Firstly, I think it places the disabled person looking for work in a position of charity and gratitude. I’d be grateful to be taken on by a national newspaper, as would any self-respecting journalist, but being employed on the terms that it’s not really them employing me, but NAV placing me there is a different thing entirely.

Then, there is the proof aspect. I’ve written before about feeling that I, as a blind person, constantly need to prove myself to be as good and better than sighted journalists. If I was taken on as a placement employee, I would feel twice the pressure to prove myself so that the newspaper would take me off the placement and start paying me themselves, making me equal to the other employees. Journalism is a tough field where one constantly has to stay on top of the game to get the good jobs and gigs. And the added pressure would probably have me cracking at some point.
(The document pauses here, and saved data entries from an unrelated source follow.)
Source: an optimization exercise on an open RTL-to-GDS flow (aim: small area, a short achievable clock period and few clock cycles per item). Production flows keep margins and buffers that such runs may drop.
In this exercise RTL edits were held to simulation tests only and were not proved equivalent to the original.

--- design/flow/config.mk ---
export PLATFORM = sky130hd
export DESIGN_NAME = rational_arith_reduce_top
export DESIGN_NICKNAME = rational_arith_reduce_top
export VERILOG_FILES = /design/flow/design.v
export SDC_FILE = /design/flow/constraint.sdc
export NUM_CORES = 4
export LEC_CHECK = 0
export CAP_MARGIN = 20
export CORE_MARGIN = 2
export CORE_UTILIZATION = 40
export SETUP_SLACK_MARGIN = 0.2
export SLEW_MARGIN = 20
--- design/flow/constraint.sdc ---
create_clock -name core_clock -period 11.0 [get_ports {clk}]
set_input_delay 2.2000 -clock core_clock [delete_from_list [all_inputs] [get_ports {clk}]]
set_output_delay 2.2000 -clock core_clock [all_outputs]
set_load 0.01 [all_outputs]
--- design/flow/design.v ---
`default_nettype none
module rar_gcd #(
  parameter int WIDTH = 62
) (
  input  logic             clk,
  input  logic             rst,
  input  logic             start,
  input  logic [WIDTH-1:0] x,
  input  logic [WIDTH-1:0] y,
  output logic             done,
  output logic [WIDTH-1:0] result
);
  localparam int KW = (WIDTH > 1) ? $clog2(WIDTH) : 1;
  typedef enum logic [1:0] {G_IDLE, G_RUN, G_RESTORE} gcd_state_t;
  gcd_state_t       state;
  logic [WIDTH-1:0] u;
  logic [WIDTH-1:0] v;
  logic [KW-1:0]    k;
  logic [WIDTH:0]   diff_uv;
  logic [WIDTH:0]   diff_vu;
  assign diff_uv = {1'b0, u} - {1'b0, v};
  assign diff_vu = {1'b0, v} - {1'b0, u};
  assign result  = v;
  always_ff @(posedge clk) begin
    if (rst) begin
      state <= G_IDLE;
      done  <= 1'b0;
    end else begin
      done <= 1'b0;
      case (state)
        G_IDLE: begin
          if (start) begin
            u     <= x;
            v     <= y;
            k     <= '0;
            state <= G_RUN;
          end
        end
        G_RUN: begin
          if (u == '0) begin
            state <= G_RESTORE;
          end else if (!u[0] && !v[0]) begin
            u <= u >> 1;
            v <= v >> 1;
            k <= k + 1'b1;
          end else if (!u[0]) begin
            u <= u >> 1;
          end else if (!v[0]) begin
            v <= v >> 1;
          end else if (!diff_uv[WIDTH]) begin
            u <= {1'b0, diff_uv[WIDTH-1:1]};
          end else begin
            v <= {1'b0, diff_vu[WIDTH-1:1]};
          end
        end
        G_RESTORE: begin
          if (k == '0) begin
            done  <= 1'b1;
            state <= G_IDLE;
          end else begin
            v <= v << 1;
            k <= k - 1'b1;
          end
        end
        default: state <= G_IDLE;
      endcase
    end
  end
endmodule
`default_nettype wire
`default_nettype none
module rar_divider #(
  parameter int WIDTH = 62
) (
  input  logic             clk,
  input  logic             rst,
  input  logic             start,
  input  logic [WIDTH-1:0] dividend,
  input  logic [WIDTH-1:0] divisor,
  output logic             done,
  output logic [WIDTH-1:0] quotient,
  output logic [WIDTH-1:0] remainder
);
  localparam int CW = (WIDTH > 1) ? $clog2(WIDTH) : 1;
  logic             busy;
  logic [CW-1:0]    count;
  logic [WIDTH-1:0] dvs;
  logic [WIDTH:0]   trial;
  logic [WIDTH:0]   diff;
  assign trial = {remainder, quotient[WIDTH-1]};
  assign diff  = trial - {1'b0, dvs};
  always_ff @(posedge clk) begin
    if (rst) begin
      busy <= 1'b0;
      done <= 1'b0;
    end else begin
      done <= 1'b0;
      if (start) begin
        busy      <= 1'b1;
        count     <= CW'(WIDTH - 1);
        quotient  <= dividend;
        remainder <= '0;
        dvs       <= divisor;
      end else if (busy) begin
        if (diff[WIDTH]) begin
          remainder <= trial[WIDTH-1:0];
        end else begin
          remainder <= diff[WIDTH-1:0];
        end
        quotient <= {quotient[WIDTH-2:0], ~diff[WIDTH]};
        if (count == '0) begin
          busy <= 1'b0;
          done <= 1'b1;
        end else begin
          count <= count - 1'b1;
        end
      end
    end
  end
endmodule
`default_nettype wire
`default_nettype none
module rational_arith_reduce_top #(
  parameter int OPERAND_BITS = 31
) (
  input  logic        clk,
  input  logic        rst,
  input  logic        req_valid,
  output logic        req_ready,
  input  logic [2:0]  req_kind,
  input  logic [30:0] req_num_a,
  input  logic [30:0] req_den_a,
  input  logic [30:0] req_num_b,
  input  logic [30:0] req_den_b,
  output logic        res_valid,
  input  logic        res_ready,
  output logic        res_divide_by_zero,
  output logic        res_negative,
  output logic [61:0] res_whole_part,
  output logic [61:0] res_frac_numerator,
  output logic [61:0] res_frac_denominator
);
  localparam int KIND_BITS = 3;
  localparam int OUT_BITS  = 62;
  localparam logic [KIND_BITS-1:0] KIND_ADD    = 3'd0;
  localparam logic [KIND_BITS-1:0] KIND_SUB    = 3'd1;
  localparam logic [KIND_BITS-1:0] KIND_MUL    = 3'd2;
  localparam logic [KIND_BITS-1:0] KIND_DIV    = 3'd3;
  localparam logic [KIND_BITS-1:0] KIND_REDUCE = 3'd4;
  localparam int W  = OPERAND_BITS;
  localparam int PW = 2 * OPERAND_BITS;
  localparam int NW = PW + 1;
  typedef enum logic [2:0] {
    S_IDLE, S_MUL, S_COMB, S_MAG, S_GCD, S_DIV_N, S_DIV_D, S_DIV_W
  } state_t;
  state_t               state;
  logic                 done_pend;
  logic [1:0]           step;
  logic [KIND_BITS-1:0] op_kind;
  logic signed [W-1:0]  op_a;
  logic signed [W-1:0]  op_da;
  logic signed [W-1:0]  op_b;
  logic signed [W-1:0]  op_db;
  logic signed [W-1:0]  mul_x;
  logic signed [W-1:0]  mul_y;
  logic signed [PW-1:0] product;
  logic signed [PW-1:0] p_nx;
  logic signed [PW-1:0] p_ny;
  logic signed [PW-1:0] p_d;
  logic signed [NW-1:0] n_next;
  logic signed [PW-1:0] d_next;
  logic signed [NW-1:0] n_val;
  logic signed [PW-1:0] d_val;
  logic [NW-1:0]        n_abs;
  logic [PW-1:0]        d_abs;
  logic [PW-1:0]        mag_n;
  logic [PW-1:0]        mag_d;
  logic [PW-1:0]        whole;
  logic [PW-1:0]        rem;
  logic                 res_dbz;
  logic                 res_neg;
  logic                 gcd_start;
  logic                 gcd_done;
  logic [PW-1:0]        gcd_val;
  logic                 div_start;
  logic                 div_done;
  logic [PW-1:0]        div_x;
  logic [PW-1:0]        div_y;
  logic [PW-1:0]        div_q;
  logic [PW-1:0]        div_r;
  assign req_ready = (state == S_IDLE) && !done_pend;
  always_comb begin
    case (step)
      2'd0: begin
        mul_x = op_a;
        mul_y = (op_kind == KIND_MUL) ? op_b : op_db;
      end
      2'd1: begin
        mul_x = op_b;
        mul_y = op_da;
      end
      default: begin
        mul_x = op_da;
        mul_y = (op_kind == KIND_DIV) ? op_b : op_db;
      end
    endcase
  end
  assign product = mul_x * mul_y;
  always_comb begin
    case (op_kind)
      KIND_ADD: begin
        n_next = NW'(p_nx) + NW'(p_ny);
        d_next = p_d;
      end
      KIND_SUB: begin
        n_next = NW'(p_nx) - NW'(p_ny);
        d_next = p_d;
      end
      KIND_MUL, KIND_DIV: begin
        n_next = NW'(p_nx);
        d_next = p_d;
      end
      default: begin
        n_next = NW'(op_a);
        d_next = PW'(op_da);
      end
    endcase
  end
  assign n_abs = n_val[NW-1] ? -n_val : n_val;
  assign d_abs = d_val[PW-1] ? -d_val : d_val;
  rar_gcd #(.WIDTH(PW)) u_gcd (
    .clk    (clk),
    .rst    (rst),
    .start  (gcd_start),
    .x      (mag_n),
    .y      (mag_d),
    .done   (gcd_done),
    .result (gcd_val)
  );
  rar_divider #(.WIDTH(PW)) u_div (
    .clk       (clk),
    .rst       (rst),
    .start     (div_start),
    .dividend  (div_x),
    .divisor   (div_y),
    .done      (div_done),
    .quotient  (div_q),
    .remainder (div_r)
  );
  always_ff @(posedge clk) begin
    if (rst) begin
      state     <= S_IDLE;
      done_pend <= 1'b0;
      gcd_start <= 1'b0;
      div_start <= 1'b0;
      res_valid <= 1'b0;
    end else begin
      gcd_start <= 1'b0;
      div_start <= 1'b0;
      if (res_valid && res_ready) begin
        res_valid <= 1'b0;
      end
      if (done_pend && (!res_valid || res_ready)) begin
        res_valid            <= 1'b1;
        res_divide_by_zero   <= res_dbz;
        res_negative         <= res_neg;
        res_whole_part       <= OUT_BITS'(whole);
        res_frac_numerator   <= OUT_BITS'(rem);
        res_frac_denominator <= OUT_BITS'(mag_d);
        done_pend            <= 1'b0;
      end
      case (state)
        S_IDLE: begin
          if (req_valid && !done_pend) begin
            op_kind <= req_kind;
            op_a    <= req_num_a[W-1:0];
            op_da   <= req_den_a[W-1:0];
            op_b    <= req_num_b[W-1:0];
            op_db   <= req_den_b[W-1:0];
            step    <= 2'd0;
            state   <= S_MUL;
          end
        end
        S_MUL: begin
          case (step)
            2'd0:    p_nx <= product;
            2'd1:    p_ny <= product;
            default: p_d  <= product;
          endcase
          if (step == 2'd2) begin
            state <= S_COMB;
          end else begin
            step <= step + 2'd1;
          end
        end
        S_COMB: begin
          n_val <= n_next;
          d_val <= d_next;
          if (d_next == '0) begin
            res_dbz   <= 1'b1;
            res_neg   <= 1'b0;
            whole     <= '0;
            rem       <= '0;
            mag_d     <= '0;
            done_pend <= 1'b1;
            state     <= S_IDLE;
          end else begin
            res_dbz <= 1'b0;
            state   <= S_MAG;
          end
        end
        S_MAG: begin
          mag_n     <= n_abs[PW-1:0];
          mag_d     <= d_abs;
          res_neg   <= (n_val != '0) && (n_val[NW-1] != d_val[PW-1]);
          gcd_start <= 1'b1;
          state     <= S_GCD;
        end
        S_GCD: begin
          if (gcd_done) begin
            div_x     <= mag_n;
            div_y     <= gcd_val;
            div_start <= 1'b1;
            state     <= S_DIV_N;
          end
        end
        S_DIV_N: begin
          if (div_done) begin
            mag_n     <= div_q;
            div_x     <= mag_d;
            div_start <= 1'b1;
            state     <= S_DIV_D;
          end
        end
        S_DIV_D: begin
          if (div_done) begin
            mag_d     <= div_q;
            div_x     <= mag_n;
            div_y     <= div_q;
            div_start <= 1'b1;
            state     <= S_DIV_W;
          end
        end
        S_DIV_W: begin
          if (div_done) begin
            whole     <= div_q;
            rem       <= div_r;
            done_pend <= 1'b1;
            state     <= S_IDLE;
          end
        end
        default: state <= S_IDLE;
      endcase
    end
  end
endmodule
`default_nettype wire
--- design/flow/run.sh ---
#!/bin/bash
# synth_recipe.tcl (not shown) runs the flow's synth.tcl, then flattens the netlist and writes it again
# the make line also repeats each setting of config.mk as NAME=value (left out here)
make -C /OpenROAD-flow-scripts/flow DESIGN_CONFIG=/design/flow/config.mk WORK_HOME=/design/flow/orfs CLKGATE_MAP_FILE= SYNTH_SCRIPT=/design/flow/synth_recipe.tcl finish
==> summary.txt <==
[layout by cell type (no fill, tap or decap), drive strengths merged, types with 36 or more instances in the layout]
cell,synthesis,routed
mux2i,138,138
fa,1023,1023
a21o,189,189
nor2b,50,50
a31oi,40,40
mux2,109,109
o21a,95,95
nand4,62,62
o31ai,65,65
clkbuf,462,181
clkinv,1,66
ha,443,443
nand3,96,96
xnor2,233,233
nor4,50,50
nand2,1131,1131
nor3,73,73
nand2b,63,63
inv,1372,1385
or3,47,47
a211oi,57,57
o21ai,540,540
buf,50,326
a21oi,606,606
xor2,247,247
or4,36,36
edfxtp,1324,1324
o21bai,58,58
clkdlybuf4s50,0,319
nor2,838,839
and2,159,159
o221ai,62,62
[synth_stat cells (all sizes together), types with 95 or more instances]
cell    count  area [µm²]
xor2      247        2160
o21a       95         713
and2      159         995
o21ai     540        2710
a21oi     606        3030
inv      1372        5150
nand3      96         485
fa       1023       20500
edfxtp   1324       39800
nor2      838        3150
clkbuf    462        1730
a21o      189        1420
mux2i     138        1380
mux2      109        1230
nand2    1131        4250
xnor2     233        2040
ha        443        5540
[final cells by class]
cell class | count | area share (%)
diodes | 12 | 0.0254
clock buffers | 181 | 3.36
clock inverters | 102 | 1.08
inverters | 1373 | 4.36
multi-input cells | 6880 | 48.7
flip-flops and latches | 1336 | 33.9
well taps | 3402 | 3.60
repair buffers | 645 | 4.97
[worst max-delay path: cells and delay by family, from the launching register on]
family          cells  cell delay, ns
fa+ha+maj          10            4.52
compound gates     11            2.76
buf+inv            12            1.59
flops               1            0.47
simple gates        3            0.44
xor+xnor            1            0.19
[per-stage QoR]
stage                     std cells  area [µm²]
after floorplan               10100      104000
after global placement        13631      113000
after detailed placement      13632      113000
after CTS                     13915      118000
after global routing          13920      118000
final                         13931      118000
[worst paths after layout]
check,endpoint,cells past startpoint
worst min register to register,u_div.dvs[42],0
worst max-delay path,p_d[58],37
worst min-delay path,u_div.dvs[42],0
worst max register to register,p_d[58],37
[kinds of logic (layout without fill, tap and decap cells)]
| kind of cell | Yosys count | in the layout | synth area share [%] |
|---|---|---|---|
| mux | 247 | 247 | 2.50 |
| buf+inv | 1885 | 2301 | 6.79 |
| other cells | 0 | 12 | 0 |
| fa+ha+maj | 1466 | 1466 | 25.0 |
| simple gates | 2704 | 2705 | 11.5 |
| flops | 1336 | 1336 | 38.4 |
| xor+xnor | 480 | 480 | 4.03 |
| compound gates | 1982 | 1982 | 11.8 |
[registers in the layout (all words and copies together) (netlist names), 31 cells and up]
signal,count
d_val,62
div_x,62
div_y,62
mag_d,62
mag_n,62
n_val,63
op_a,31
op_b,31
op_da,31
op_db,31
p_d,62
p_nx,62
p_ny,62
rem,62
res_frac_denominator,62
res_frac_numerator,62
res_whole_part,62
u_div.dvs,62
u_div.quotient,62
u_div.remainder,62
u_gcd.u,62
u_gcd.v,62
whole,62
[routing by layer]
metal	track usage (%)	vias up	share of wire [%]
met4	17.3	12	6.8
met5	0	-	0.023
met3	4.26	863	5.4
li1	-	34558	-
met1	36.1	39986	38
met2	53.7	3126	50
[timing repair]
action,in CTS,in global routing
setup buffers,0,3
pin swaps,0,2
setup endpoints to repair,18,30
cloned,0,1
gates resized for setup,1,8
==> flow_metrics.py <==
metrics = {
    "clock_network": {
        "root_buffer": "clkbuf_16",
        "tritoncts": "built",
        "clk_pin_slew_ns": 0.08,
        "cts_made_buffers": 154,
        "cts_hold_buf": 0,
        "clock-sinks": 1336,
        "clockBufferDepth": 3,
        "htree_levels": 4,
        "insertion_delay_ns": 0.85,
    },
    "final_layout": {
        "syn_to_final_growth_pct": 13.3,
        "seqCellArea_um2": 40000,
        "layout-drive-gt1-share_pct": 7.63,
        "multi_input_area_um2": 57600,
        "fin_nets": 11987,
        "finish.utilization_pct": 45.5,
        "nFillCells": 24323,
    },
    "critical_path": {
        "crit_slowest_cell": "fa_1",
        "crit_start": "step[0]",
        "cp.arrival_ns": 10.90,
        "slowest_delay_ns": 0.54,
        "critPathLaunchType": "register",
        "rrSetupSlack_ns": 0.61,
        "criticalPathCategory": "reg2reg",
        "crit_top_cell": "fa_1",
        "required_ns": 11.51,
        "path_max_fanout": 28,
        "rr_startpoint": "step[0]",
        "critPathCaptureType": "register",
    },
    "worst_hold_path": {
        "min_from": "div_y[42]",
        "hold_path.class": "reg2reg",
    },
    "grt": {
        "grt_antenna_before_repair": 36,
        "grt_pass1_wl_mm": 582,
        "first_global_vias": 80776,
        "grt_usage_pct": 30.7,
        "grt_max_degree": 131,
        "grt_overflow": 0,
    },
    "status": {
        "status": "complete, no violations",
    },
    "run": {
        "cap_violations": 0,
    },
    "place": {
        "hpwl_mm": 332,
        "port-buffer-count": 320,
        "gp_congestion": 1.03,
        "place_ws_ns": 0.119,
    },
    "yosys": {
        "syn_inst": 10100,
        "synth-edff-count": 1324,
        "synth-seq-cells": 1336,
        "synth-main-ff-cell": "edfxtp_1",
        "syn_area_um2": 104000,
        "yosysWarnings": 3,
        "ys_async_sr_fraction_pct": 0,
        "ys_types": 88,
        "ys_seq_area_share_pct": 38.4,
        "synth_nets": 11697,
        "syn_area_per_cell_um2": 10.3,
    },
    "sta": {
        "slew_violations": 0,
        "setup_slack_ns": 0.613,
        "final_hold_viol_count": 0,
        "relSlewSlack_pct": 15.2,
        "min_period_ns": 10.39,
        "holdWs_ns": 0.365,
        "setup_tns_ns": 0,
        "worst_pin_slew_ns": 1.27,
        "setup_viol": 0,
        "fmax_mhz": 96.3,
        "rsz0062_at_grt": "false",
        "fin_skew_ns": 0.0803,
        "period_share_pct": 94.4,
    },
    "route": {
        "num_vias": 78545,
        "drc_errors": 0,
        "wire_per_inst_um": 29.4,
        "viasPerCell": 5.64,
        "initialDrtViolationCount": 6977,
        "drt-pass1-iter-count": 6,
        "wl_mm": 410,
        "ant_nets": 0,
    },
    "floorplanning": {
        "core_um2": 259000,
        "io_pins": 321,
        "rows": 187,
        "die_w_um": 514,
        "die_h_um": 514,
        "initial_utilization_pct": 40.2,
        "die_area_um2": 265000,
    },
}
Testbench counts, summed over its fixed seeds: cycles 89,509, items 384.

static timing again, ports no longer ideal:
No port has a modelled driver above. Below, the same layout with a new extraction and two added sets of constraints.
Step 1, drivers: a clkbuf_16 drives clk and a buf_2 each remaining input, both assumed.
Step 2 also shifts input and output timing later by t, the mid clock arrival at the registers, as if the neighbouring blocks saw the same clock.
a / b / c = ideal / step 1 / step 2; a / b = the first two.
shift t [ns]: 0.911
slack for setup (ns): 0.613 / 0.613 / 0.613
slew at the worst register clock pin (ns): 0.09 / 0.09
worst data-port slew with drivers (ns): 0.05
pins driven straight from the clock port: 1
After both steps setup and hold are still met in this run. For this run, drivers alone change the setup slack by 0.000 ns; drivers and shift together by 0.000 ns.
It also doesn’t help that certain Norwegian editors have come out and said that disabled people can’t be journalists.

The placement arrangement could help change bad attitudes to disabled peoples by employers, but it’s easy for an employer not to take you seriously if they know you’re just there for a time and that you’re not even paid by them. Accepting a placement on those terms for me at least, would be equal to shitting on my professional reputation and qualification. Pardon my French.

I am not the only one sharing the above mentioned sentiments. I was discussing this with my fully sighted cousin yesterday who has been looking for a job for a long time. She finally found one, but it has taken her long, and she has not received the help needed by NAV in the form of job seekers allowance. She’s lived abroad for a few years and has worked. She’s even worked in Norway and paid taxes, but to no avail.
Acquiring the job she has now, was also not easy. Her employer wouldn’t employ her until she felt she could trust her because her previous employees had worked there for a short while, only to start claiming sick pay from NAV. They did not, according to this employer, seem sick.

I myself know people who are receiving sick pay and who’re not sick. I have also heard of people pretending to have lots of children to receive more money. And it has gone so far, that a term (å nave) translated as to NAV, has made it into the dictionary. This means to simply claim benefits for a time while enjoying life.

So there you have it. The welfare system that does help those in needs sometimes refuses to help others in need and fork out for some who doesn’t need help. The welfare system that give employers excuses not to employ disabled people who would be a great boost to the economy, and could as such, improve the welfare system so that the type of help needed, would be more widely available.

I for one, is adamant to try and make it a freelance writer and set up my own business. I want to keep my integrity as far as I can. Something I feel the Norwegian welfare system is not able to help me keep at present.

I do hope that one day, the system bwill be reformed so that those who have life long disabilities don’t have to prove every so often that they still have a missing legg (also a real example). That employment support, such as secretarial and assistive grants are being more focused on rather than placements for people who can and want to work and making it just that little harder for every Tom, Dick and Harry to claim to be sick without rigorous proof from a qualified doctor. But then, the doctors are writing out those sick notes, so perhaps they too need to be sanctioned if they can be proved to do favours for people who just need time off because they want it. I don’t know. And I’m not a politician for a reason.